[Excerpts from a dataset]
=== Section Start ===

Background: an optimization exercise with open tools, aiming at small area. Do not read the settings as production practice.
Only simulation tests tie the RTL to the original design; equivalence was not proved.

## drum_core
module drum_core (
    input  wire               clk,
    input  wire               rst,           
    input  wire               byte_valid,
    input  wire [7:0]         byte_data,
    output wire               byte_ready,
    input  wire               block_valid,
    input  wire [15:0]        block_fshift,  
    output wire               block_ready,
    input  wire [3:0]         press,         
    input  wire               overrun,
    output wire               out_valid,
    output wire signed [19:0] out_sample,
    output reg                overrun_flag
);
Size in the first run: about 57 I/O pins.
export LEC_CHECK = 0
export CAP_MARGIN = 20
export CORE_MARGIN = 2
export CORE_UTILIZATION = 45
export GPL_TIMING_DRIVEN = 0
export SLEW_MARGIN = 20
create_clock -name core_clock -period 30.0 [get_ports {clk}]
standard.sh (not shown) runs the stock make flow with config.mk's settings and CLKGATE_MAP_FILE= SYNTH_SCRIPT=/design/flow/synth_recipe.tcl, a recipe that flattens the netlist after the stock synthesis.
==> flow/flow/run.sh <==
#!/bin/bash
# Standard ORFS layout, with the combinational logic of the standard synthesis
# re-mapped by ABC for area before floorplanning. Registers (cells and names)
# are left exactly as the standard synthesis made them, and so are its full
# adders.
set -euo pipefail
HERE=$(pwd)
YOSYS=${YOSYS_EXE:-$FLOW_HOME/../tools/install/yosys/bin/yosys}
LIB=$FLOW_HOME/platforms/sky130hd/lib/sky130_fd_sc_hd__tt_025C_1v80.lib
RES=$HERE/orfs/results/$FLOW_PLATFORM/drum_core/base

bash standard.sh synth > $HERE/synth.log 2>&1

cp $RES/1_2_yosys.v $HERE/synth_std.v
SEQ=$(grep -oE 'cell \("?sky130_fd_sc_hd__(df|edf|sdf|dl|conb|fa_)[a-z0-9_]*' $LIB | sed -E 's/cell \("?//' | sort -u | tr '\n' ' ')
# ABC's results vary with its script: try a few and keep the smallest netlist.
best=""
best_area=""
i=0
for ABC in "+strash;dc2;dch,-f;amap;strash;dch,-f;amap;" \
           "+strash;dch,-f;amap;" \
           "+strash;resub,-K,8;dc2;dch,-f;amap;strash;dch,-f;amap;" \
           "+strash;dc2;dc2;dch,-f;amap;strash;dc2;dch,-f;amap;" \
           "+strash;dc2;resub,-K,8,-N,2;dch,-f;amap;strash;dch,-f;amap;" \
           "+strash;dc2;dch,-f;amap;strash;dc2;dch,-f;amap;strash;dc2;dch,-f;amap;" \
           "+strash;dch,-f;amap;strash;dch,-f;amap;strash;dch,-f;amap;" \
           "+strash;drw;drf;dc2;dch,-f;amap;strash;dch,-f;amap;"; do
  i=$((i+1))
  sed -e "s#@LIB@#$LIB#g" -e "s#@SEQ@#$SEQ#g" -e "s#@IN@#$HERE/synth_std.v#g" \
      -e "s#@OUT@#$HERE/synth_remap_$i.v#g" -e "s#@TOP@#$FLOW_TOP#g" -e "s#@ABC@#$ABC#g" \
      flow/remap.ys > $HERE/remap_run_$i.ys
  if $YOSYS -q -l $HERE/remap_$i.log $HERE/remap_run_$i.ys > /dev/null 2>&1; then
    area=$( (grep -E "Chip area for module" $HERE/remap_$i.log || true) | tail -1 | awk "{print \$NF}")
    echo "remap $i: $area" >> $HERE/remap_summary.log
    if [[ -n "$area" ]] && { [[ -z "$best_area" ]] || awk "BEGIN{exit !($area < $best_area)}"; }; then
      best=$i; best_area=$area
    fi
  else
    echo "remap $i: failed" >> $HERE/remap_summary.log
  fi
done
if [[ -n "$best" ]]; then
  echo "using remap $best ($best_area)" >> $HERE/remap_summary.log
  cp $HERE/synth_remap_$best.v $HERE/synth_remap.v
else
  echo "all remaps failed; keeping the standard netlist" >> $HERE/remap_summary.log
  cp $HERE/synth_std.v $HERE/synth_remap.v
fi
cp $HERE/synth_remap.v $RES/1_2_yosys.v

# Clock tree: no dummy loads, and clusters sized for the flip-flop clock-pin
# slew limit.
CTS_ARGS="-sink_clustering_enable -repair_clock_nets -dont_use_dummy_load -sink_clustering_size 5 -sink_clustering_max_diameter 35 -sink_buffer_max_cap_derate 1.0 -buf_list {sky130_fd_sc_hd__clkbuf_2 sky130_fd_sc_hd__clkbuf_4}"
bash standard.sh finish "CTS_ARGS=$CTS_ARGS" > $HERE/finish.log 2>&1
Other scripts of this flow, unchanged in this note and not shown: flow/flow/remap.ys
The first run completed without violations.
Change:
--- a/flow/flow/run.sh
+++ b/flow/flow/run.sh
@@ -21,9 +21,5 @@
            "+strash;dch,-f;amap;" \
            "+strash;resub,-K,8;dc2;dch,-f;amap;strash;dch,-f;amap;" \
-           "+strash;dc2;dc2;dch,-f;amap;strash;dc2;dch,-f;amap;" \
-           "+strash;dc2;resub,-K,8,-N,2;dch,-f;amap;strash;dch,-f;amap;" \
-           "+strash;dc2;dch,-f;amap;strash;dc2;dch,-f;amap;strash;dc2;dch,-f;amap;" \
-           "+strash;dch,-f;amap;strash;dch,-f;amap;strash;dch,-f;amap;" \
-           "+strash;drw;drf;dc2;dch,-f;amap;strash;dch,-f;amap;"; do
+           "+strash;dc2;dc2;dch,-f;amap;strash;dc2;dch,-f;amap;"; do
   i=$((i+1))
   sed -e "s#@LIB@#$LIB#g" -e "s#@SEQ@#$SEQ#g" -e "s#@IN@#$HERE/synth_std.v#g" \
@@ -51,4 +47,4 @@
 # Clock tree: no dummy loads, and clusters sized for the flip-flop clock-pin
 # slew limit.
-CTS_ARGS="-sink_clustering_enable -repair_clock_nets -dont_use_dummy_load -sink_clustering_size 5 -sink_clustering_max_diameter 35 -sink_buffer_max_cap_derate 1.0 -buf_list {sky130_fd_sc_hd__clkbuf_2 sky130_fd_sc_hd__clkbuf_4}"
+CTS_ARGS="-sink_clustering_enable -repair_clock_nets -dont_use_dummy_load -sink_clustering_size 8 -sink_clustering_max_diameter 45 -sink_buffer_max_cap_derate 1.0 -buf_list {sky130_fd_sc_hd__clkbuf_4}"
 bash standard.sh finish "CTS_ARGS=$CTS_ARGS" > $HERE/finish.log 2>&1
CAP_MARGIN = 10   (was 20)
SLEW_MARGIN = 10   (was 20)
The changed run completed without violations; worst hold slack is worse by 10 ps; clock skew goes down by 39 ps; via count goes down by 0.96%; utilization barely changes; fmax goes down by 4.0%; die area goes up by 0.45%.
Change:
--- a/flow/flow/run.sh
+++ b/flow/flow/run.sh
@@ -21,5 +21,9 @@
            "+strash;dch,-f;amap;" \
            "+strash;resub,-K,8;dc2;dch,-f;amap;strash;dch,-f;amap;" \
-           "+strash;dc2;dc2;dch,-f;amap;strash;dc2;dch,-f;amap;"; do
+           "+strash;dc2;dc2;dch,-f;amap;strash;dc2;dch,-f;amap;" \
+           "+strash;dc2;resub,-K,8,-N,2;dch,-f;amap;strash;dch,-f;amap;" \
+           "+strash;dc2;dch,-f;amap;strash;dc2;dch,-f;amap;strash;dc2;dch,-f;amap;" \
+           "+strash;dch,-f;amap;strash;dch,-f;amap;strash;dch,-f;amap;" \
+           "+strash;drw;drf;dc2;dch,-f;amap;strash;dch,-f;amap;"; do
   i=$((i+1))
   sed -e "s#@LIB@#$LIB#g" -e "s#@SEQ@#$SEQ#g" -e "s#@IN@#$HERE/synth_std.v#g" \
CAP_MARGIN = 20   (was 10)
PLACE_DENSITY = 0.8   (was not set)
SLEW_MARGIN = 20   (was 10)
The new run went through all stages and came out clean.
Flip-flop and latch count is unchanged.
Worst hold slack is better by 4.6 ps.
Die area goes down by about 0.44%.
Routed wire length goes down by about 1.1%.
Change:
CORE_UTILIZATION = 30   (was 45)
PLACE_DENSITY = 0.9   (was 0.8)
The changed run completed without violations; first-iteration DRC count grows by 16%; wire length climbs by about 3.3%; synthesized area stays the same.

## afterwards: timing with drivers on the ports
Ports are ideal in the flow. The routed layouts listed here were re-timed in OpenROAD.
Step 1 assumes that a clkbuf_16 drives the clock port and a buf_2 every other input.
Step 2, shift: input delay + t, output delay - t, t = (earliest + latest rising clock arrival at the registers) / 2. This alone moves slack from input paths to output paths.
Slacks: ideal ports / drivers / drivers and shift; pairs: ideal ports / drivers.
run | t (ns) | slack for setup (ns) | worst hold slack (ns) | worst setup path after step 2 | latest minus earliest clock arrival (ns)
the first run | 1.044 | 2.825 / 2.825 / 2.825 | 0.468 / 0.468 / 0.468 | register to register | 0.192 / 0.192
the second run | 0.826 | 1.679 / 1.679 / 1.679 | 0.458 / 0.458 / 0.458 | register to register | 0.151 / 0.151
the third run | 0.777 | 3.308 / 3.308 / 3.308 | 0.462 / 0.462 / 0.462 | register to register | 0.130 / 0.130
the fourth run | 0.798 | 2.948 / 2.948 / 2.948 | 0.468 / 0.468 / 0.468 | register to register | 0.135 / 0.135
After both steps every run listed still meets setup and hold.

=== Section End ===

• Goal of the exercise
Only lines that contain the string "then" count; pick each one out of the records and copy it.

• Exercise output
  if $YOSYS -q -l $HERE/remap_$i.log $HERE/remap_run_$i.ys > /dev/null 2>&1; then
    if [[ -n "$area" ]] && { [[ -z "$best_area" ]] || awk "BEGIN{exit !($area < $best_area)}"; }; then
if [[ -n "$best" ]]; then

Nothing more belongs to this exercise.